The new national TV contracts will reportedly pay $24 billion over nine years.
That is game-changing money.
The rules as we know them are all on the table, owners and players interested in modifying the system.
So, it’s more difficult than ever to predict future salary caps and what they’ll mean.
Maybe the cap gets smoothed. Maybe max salaries are eliminated. Maybe… anything.
The NBA and players could drastically re-write the cap rules at any point between now and the impending 2017 lockout/strike. The current Collective Bargaining Agreement was written before the league was so flush, so now, essentially everything could change.
But based on the system as we know it…
The salary cap is determined by the NBA’s Basketball Related Income (BRI), which includes national TV money and other revenue.
The current national TV contracts reportedly pay $930 million per season. For these purposes, I assume that’s an exact amount each season.

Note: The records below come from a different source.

===== config.mk =====
export PLATFORM = sky130hd
export DESIGN_NAME = shader_video_timing
export DESIGN_NICKNAME = d
export VERILOG_FILES = /design/src/rtl/shader_timing_pkg.sv /design/src/rtl/axis_counter.sv /design/src/rtl/shader_video_timing.sv
export SDC_FILE = /design/constraint.sdc
export NUM_CORES = 1
export LEC_CHECK = 0
export ABC_AREA = 1
export BUFFER_PORTS_ARGS = -buffer_cell sky130_fd_sc_hd__buf_2
export CAP_MARGIN = 30
export CORE_MARGIN = 4
export CORE_UTILIZATION = 55
export DETAILED_ROUTE_END_ITERATION = 7
export GPL_TIMING_DRIVEN = 0
export PLACE_DENSITY_LB_ADDON = 0.1
export SYNTH_ARGS = -nofsm -noshare
export SYNTH_HDL_FRONTEND = slang
export SYNTH_SLANG_ARGS = --single-unit

===== constraint.sdc =====
create_clock -name clk_i -period 2.7 [get_ports clk_i]
set_clock_uncertainty 0.15 [all_clocks]
set_input_delay 0.27 -clock clk_i [delete_from_list [all_inputs] [get_ports clk_i]]
set_output_delay 0.27 -clock clk_i [all_outputs]
set_load 0.1 [all_outputs]
**config.mk**
```make
export PLATFORM = sky130hd
export DESIGN_NAME = inst_encoder
export DESIGN_NICKNAME = d
export VERILOG_FILES = /design/src/rtl/inst_encoder.sv
export SDC_FILE = /design/constraint.sdc
export NUM_CORES = 1
export LEC_CHECK = 0
export ABC_AREA = 0
export BUFFER_PORTS_ARGS = -buffer_cell sky130_fd_sc_hd__buf_4
export CORE_UTILIZATION = 50
export DETAILED_ROUTE_END_ITERATION = 6
export HOLD_SLACK_MARGIN = 0.12
export PLACE_DENSITY = 0.81
export REMOVE_ABC_BUFFERS = 1
export SKIP_CTS_REPAIR_TIMING = 1
export SYNTH_ARGS = -nofsm -noshare
export SYNTH_HDL_FRONTEND = slang
export SYNTH_SLANG_ARGS = --single-unit
```
**constraint.sdc**
```tcl
create_clock -name clk -period 2.16 [get_ports clk]
set_input_delay 0.432 -clock clk [delete_from_list [all_inputs] [get_ports clk]]
set_output_delay 0.432 -clock clk [all_outputs]
set_load 0.1 [all_outputs]
```
**src/rtl/inst_encoder.sv**
```systemverilog
// RV32I program source: encodes addi/ebreak/nop commands into a FIFO
// and streams the words out, flagging completion after ebreak leaves.
module inst_encoder #(
  parameter int DEPTH = 4,
  parameter int CNT_W = 32
) (
  input  logic             clk,
  input  logic             rst,
  input  logic             in_valid,
  output logic             in_ready,
  input  logic [1:0]       in_op,
  input  logic [4:0]       in_rd,
  input  logic [4:0]       in_rs1,
  input  logic [31:0]      in_imm,
  output logic             out_valid,
  input  logic             out_ready,
  output logic [31:0]      out_inst,
  output logic             err,
  input  logic             err_clr,
  output logic             done,
  output logic [CNT_W-1:0] emit_cnt
);

  localparam int AW = $clog2(DEPTH);
  localparam logic [AW:0] FULL = (AW+1)'(DEPTH);

  localparam logic [1:0] S_RUN   = 2'd0;
  localparam logic [1:0] S_DRAIN = 2'd1;
  localparam logic [1:0] S_DONE  = 2'd2;

  localparam logic [1:0] OP_ADDI = 2'b00;
  localparam logic [1:0] OP_EBRK = 2'b01;
  localparam logic [1:0] OP_NOP  = 2'b10;

  logic [1:0]    state;
  logic [31:0]   mem [DEPTH];
  logic [AW-1:0] wr_ptr;
  logic [AW-1:0] rd_ptr;
  logic [AW:0]   count;

  logic          accept;
  logic          reject;
  logic          push;
  logic          pop;
  logic          imm_ok;
  logic [31:0]   word;

  // imm fits in 12 bits when bits 31..11 are all copies of the sign
  assign imm_ok = (&in_imm[31:11]) | ~(|in_imm[31:11]);

  always_comb begin
    word = 32'h0000_0013;
    unique case (in_op)
      OP_ADDI: word = {in_imm[11:0], in_rs1, 3'b000, in_rd, 7'b0010011};
      OP_EBRK: word = 32'h0010_0073;
      OP_NOP:  word = 32'h0000_0013;
      default: word = 32'h0000_0013;
    endcase
  end

  assign in_ready  = (state == S_RUN) && (count < FULL);
  assign accept    = in_valid && in_ready;
  assign reject    = accept &&
                     ((in_op == 2'b11) || ((in_op == OP_ADDI) && !imm_ok));
  assign push      = accept && !reject;
  assign out_valid = (count != '0) && (state != S_DONE);
  assign pop       = out_valid && out_ready;
  assign out_inst  = out_valid ? mem[rd_ptr] : 32'h0;
  assign done      = (state == S_DONE);

  always_ff @(posedge clk) begin
    if (push) mem[wr_ptr] <= word;
  end

  always_ff @(posedge clk or posedge rst) begin
    if (rst) begin
      wr_ptr <= '0;
      rd_ptr <= '0;
      count  <= '0;
    end else begin
      if (push) wr_ptr <= wr_ptr + AW'(1);
      if (pop)  rd_ptr <= rd_ptr + AW'(1);
      if (push && !pop)      count <= count + (AW+1)'(1);
      else if (pop && !push) count <= count - (AW+1)'(1);
    end
  end

  always_ff @(posedge clk or posedge rst) begin
    if (rst) begin
      err      <= 1'b0;
      emit_cnt <= '0;
    end else begin
      if (reject)       err <= 1'b1;
      else if (err_clr) err <= 1'b0;
      if (pop) emit_cnt <= emit_cnt + CNT_W'(1);
    end
  end

  // the ebreak is always the final FIFO entry once in DRAIN
  always_ff @(posedge clk or posedge rst) begin
    if (rst) begin
      state <= S_RUN;
    end else begin
      unique case (state)
        S_RUN:   if (push && in_op == OP_EBRK) state <= S_DRAIN;
        S_DRAIN: if (pop && count == (AW+1)'(1)) state <= S_DONE;
        S_DONE:  state <= S_DONE;
        default: state <= S_RUN;
      endcase
    end
  end

endmodule

```
==> run summary <==
- **clock buffers created by TritonCTS** 17
- **commonest non-fill, non-tap cell in the layout** sky130_fd_sc_hd__buf_4
- **clock tree from TritonCTS** done
- **Critical Path End Type** output port
- **post-detailed-route DRC marker count** 2
- **proportion of layout cells with a drive suffix above 1** 39.8%
- **min Tclk post-route** 2.40 ns
- **final weighted congestion of routability-driven global placement** 0.742
- **number of H-tree levels** 4
- **insertion delay to the later sink of the worst-skew pair** 0.41 ns
- **CP Cell Sequence** buf_12, mux4_2, and3_1, buf_6
- **endpoint arrival time on the critical path** 1.97 ns
- **nets** 588
- **maximum fanout along the worst path** 13
- **P&R area growth vs syn** 33.8%
- **slew at the pin with the worst max-slew slack** 0.528 ns
- **final setup violation count** 24
- **Min-Delay Path Class** input port to async pin
- **Post-Route Utilization** 68.7%
- **commonest non-fill, non-tap cells in the layout** sky130_fd_sc_hd__buf_4 (99), sky130_fd_sc_hd__edfxtp_1 (92), sky130_fd_sc_hd__dfrtp_1 (41)
- **initial antenna violation count** 0
- **die boundary height** 110 um
- **total routing usage reported by global routing** 21.4%
- **WHS** 0.149 ns
- **die extent in x** 110 um
- **Total Routed Length** 12.5 mm
- **library cells used by synthesis** 35
- **portion of the post-synthesis area used by sequential elements** 65.1%
- **Std-Cell Core Area** 0.0114 sq mm
- **Critical-path top delay cell** sky130_fd_sc_hd__mux4_2
- **post-DR wirelength/cell** 18.4 um
- **pin count of the biggest net entering global routing** 43
- **Max-Cap Viols** 0
- **Mean Syn Cell Area** 15.2 sq um
- **final setup skew** 0.00985 ns
- **number of standard cells after synthesis** 386
- **number of warnings issued by yosys** 0
- **Root Buffer Master** sky130_fd_sc_hd__clkbuf_16
- **Synth Register Bits** 134
- **Inserted Diodes** 0
- **Placed Cells** 641
- **final worst-path cycle share** 111%
- **RSZ-0062 raised after global routing** true
- **final worst setup slack** -0.237 ns
- **initial DRC count** 323
- **netlist area before placement** 0.00586 sq mm
- **via density per instance** 5.38
- **slowest stage delay, CP** 0.51 ns
- **worst slew slack as a fraction of its limit** 64.8%
- **clock-pin slew of the registers on the worst-case setup and hold paths** 0.06 ns
- **number of buffers on the longest clock path** 2
- **Critical Path Source Type** register
- **highest clock frequency the design can meet** 417 MHz
- **final max-slew violation count** 0
- **kind of critical path** register to output port
- **total iterations of the first detailed-routing run** 7
- **via count** 3,665
- **effective utilization at floorplan** 51.3%
- **wire length of the first global-routing pass** 18.8 mm
- **result of the run** finished, violations left
- **filler cell count in the final layout** 750
- **top-level I/O count** 117
- **kind of cell adding the most delay to the critical path** multiplexers
- **PortBufs** 111
- **via count of the first global-routing pass** 3,708
- **failing checks** design-rule violations, negative setup slack
- **Antenna Violating Nets Remaining** 0
- **Total Die Area** 0.0122 sq mm
- **half-perimeter wire length after placement** 7.90 mm
- **Layout Cells excl Fill** 681
- **count of final hold-check violations** 0
- **number of clock sinks seen by CTS** 134
- **row count** 39
- **worst path buffer plus inverter count** 2
- **Data required, critical path** 1.73 ns
- **gr ovfl total** 0
<file path="config.mk">
export PLATFORM = sky130hd
export DESIGN_NAME = regfile_write_arbiter
export DESIGN_NICKNAME = d
export VERILOG_FILES = /design/src/rtl/regfile_write_arbiter.sv
export SDC_FILE = /design/constraint.sdc
export NUM_CORES = 1
export LEC_CHECK = 0
export CAP_MARGIN = 10
export CORE_MARGIN = 10
export CORE_UTILIZATION = 55
export CTS_CLUSTER_DIAMETER = 120
export DETAILED_ROUTE_END_ITERATION = 12
export PLACE_DENSITY = 0.82
export SLEW_MARGIN = 30
export SYNTH_ARGS = -nofsm -noshare
export SYNTH_HDL_FRONTEND = slang
export SYNTH_SLANG_ARGS = --single-unit
</file>
<file path="constraint.sdc">
create_clock -name clk -period 9.6 [get_ports clk]
set_input_delay 1.92 -clock clk [delete_from_list [all_inputs] [get_ports clk]]
set_output_delay 1.92 -clock clk [all_outputs]
set_load 0.05 [all_outputs]
</file>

Of the $24 billion coming in the new national TV contracts, the NBA is slated to receive $2.1 billion the first year and $3.1 billion the last year, according to Zach Lowe of Grantland. As far as those middle seven years, I use straight $125 million annual increases to bridge the gap between $2.1 billion and $3.1 billion. That still leaves us $600 million short of the contract’s total value, so that $600 million was applied equally across the deal’s middle seven years.
What about other revenue?
If the current national TV contracts pay a constant $930 million, the NBA – based on its current salary cap and projected 2015-16 salary cap – is predicting a 6.6% increase in other revenue from this season to next. I apply that 6.6% growth in non-national-TV revenue for each future season. Maybe that’s too low – the increase from last season to this season was 9.8%, and the league’s early cap projections tend to be conservative – but I have little data on the NBA’s revenue streams, and I’m using 6.6%.

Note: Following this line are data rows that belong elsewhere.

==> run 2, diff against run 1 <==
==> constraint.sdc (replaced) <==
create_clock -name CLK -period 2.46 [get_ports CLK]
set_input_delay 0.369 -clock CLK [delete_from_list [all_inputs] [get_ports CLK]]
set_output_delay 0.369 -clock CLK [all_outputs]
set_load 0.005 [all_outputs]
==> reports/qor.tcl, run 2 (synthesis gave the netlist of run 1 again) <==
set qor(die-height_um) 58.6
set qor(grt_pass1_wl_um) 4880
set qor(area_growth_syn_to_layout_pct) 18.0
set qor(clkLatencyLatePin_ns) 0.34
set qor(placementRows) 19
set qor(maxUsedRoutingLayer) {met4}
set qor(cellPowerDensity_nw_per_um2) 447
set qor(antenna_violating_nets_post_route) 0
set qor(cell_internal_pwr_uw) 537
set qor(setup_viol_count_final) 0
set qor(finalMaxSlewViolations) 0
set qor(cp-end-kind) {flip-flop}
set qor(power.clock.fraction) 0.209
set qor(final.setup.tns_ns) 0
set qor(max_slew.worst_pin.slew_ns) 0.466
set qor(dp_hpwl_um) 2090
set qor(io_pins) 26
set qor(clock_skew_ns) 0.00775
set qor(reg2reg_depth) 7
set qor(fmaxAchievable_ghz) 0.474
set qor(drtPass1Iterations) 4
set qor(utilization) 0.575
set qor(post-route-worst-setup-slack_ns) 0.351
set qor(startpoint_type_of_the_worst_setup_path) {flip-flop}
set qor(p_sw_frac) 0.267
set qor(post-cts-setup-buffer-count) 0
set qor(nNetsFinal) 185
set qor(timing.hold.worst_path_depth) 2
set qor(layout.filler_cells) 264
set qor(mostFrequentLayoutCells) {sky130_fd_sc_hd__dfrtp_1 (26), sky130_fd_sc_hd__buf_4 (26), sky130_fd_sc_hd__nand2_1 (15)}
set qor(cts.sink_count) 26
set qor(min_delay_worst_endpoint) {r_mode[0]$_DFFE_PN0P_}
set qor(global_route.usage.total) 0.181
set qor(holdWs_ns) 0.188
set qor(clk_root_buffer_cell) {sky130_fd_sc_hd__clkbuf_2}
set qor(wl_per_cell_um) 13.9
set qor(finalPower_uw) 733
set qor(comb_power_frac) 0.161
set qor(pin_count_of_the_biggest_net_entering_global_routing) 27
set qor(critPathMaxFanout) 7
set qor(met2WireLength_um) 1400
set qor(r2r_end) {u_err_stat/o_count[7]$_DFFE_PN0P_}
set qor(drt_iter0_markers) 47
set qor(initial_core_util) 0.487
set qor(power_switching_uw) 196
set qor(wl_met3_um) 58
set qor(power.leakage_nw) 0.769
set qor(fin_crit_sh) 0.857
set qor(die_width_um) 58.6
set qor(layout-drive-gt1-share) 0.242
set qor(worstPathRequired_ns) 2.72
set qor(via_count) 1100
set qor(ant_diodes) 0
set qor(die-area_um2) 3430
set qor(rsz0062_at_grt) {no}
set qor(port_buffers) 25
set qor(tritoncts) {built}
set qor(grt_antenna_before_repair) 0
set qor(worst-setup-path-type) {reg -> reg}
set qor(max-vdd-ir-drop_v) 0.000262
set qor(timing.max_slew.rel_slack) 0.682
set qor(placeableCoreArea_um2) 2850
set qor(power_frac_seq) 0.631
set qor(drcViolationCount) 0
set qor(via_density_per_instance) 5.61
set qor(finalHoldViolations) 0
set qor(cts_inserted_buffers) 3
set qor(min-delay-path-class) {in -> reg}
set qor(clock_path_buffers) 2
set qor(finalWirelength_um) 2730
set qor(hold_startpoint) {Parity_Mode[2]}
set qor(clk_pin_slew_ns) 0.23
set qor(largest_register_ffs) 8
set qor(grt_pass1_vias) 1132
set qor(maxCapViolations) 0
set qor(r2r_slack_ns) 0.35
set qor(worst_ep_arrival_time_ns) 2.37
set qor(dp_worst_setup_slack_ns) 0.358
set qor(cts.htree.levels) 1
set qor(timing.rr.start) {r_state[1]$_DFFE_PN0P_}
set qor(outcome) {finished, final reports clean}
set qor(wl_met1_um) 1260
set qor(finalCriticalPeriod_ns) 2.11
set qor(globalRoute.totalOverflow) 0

Here’s what all that would mean for the salary cap –a with this and past season’s actual cap, the NBA’s projection for 2015-16 and my projections for future seasons. Years under the current national TV contract are blue, future national TV contracts orange.
- 2009: $58,680,000
- 2010: $57,700,000
- 2011: $58,044,000
- 2012: $58,044,000
- 2013: $58,044,000
- 2014: $58,679,000
- 2015: $63,065,000
- 2016: $66,300,000
- 2017: $87,196,327
- 2018: $94,013,221
- 2019: $99,793,454
- 2020: $105,831,199
- 2021: $112,143,389
- 2022: $118,748,073
- 2023: $125,664,483
- 2024: $132,913,117
- 2025: $139,237,538
Obviously, the further into the future we project, the less reliable the prediction. And remember, these are rough estimates of a system that could destruct any moment after Michele Roberts settles into her role as National Basketball Players Association executive director.
Until then, these are baseline estimates for what lies ahead.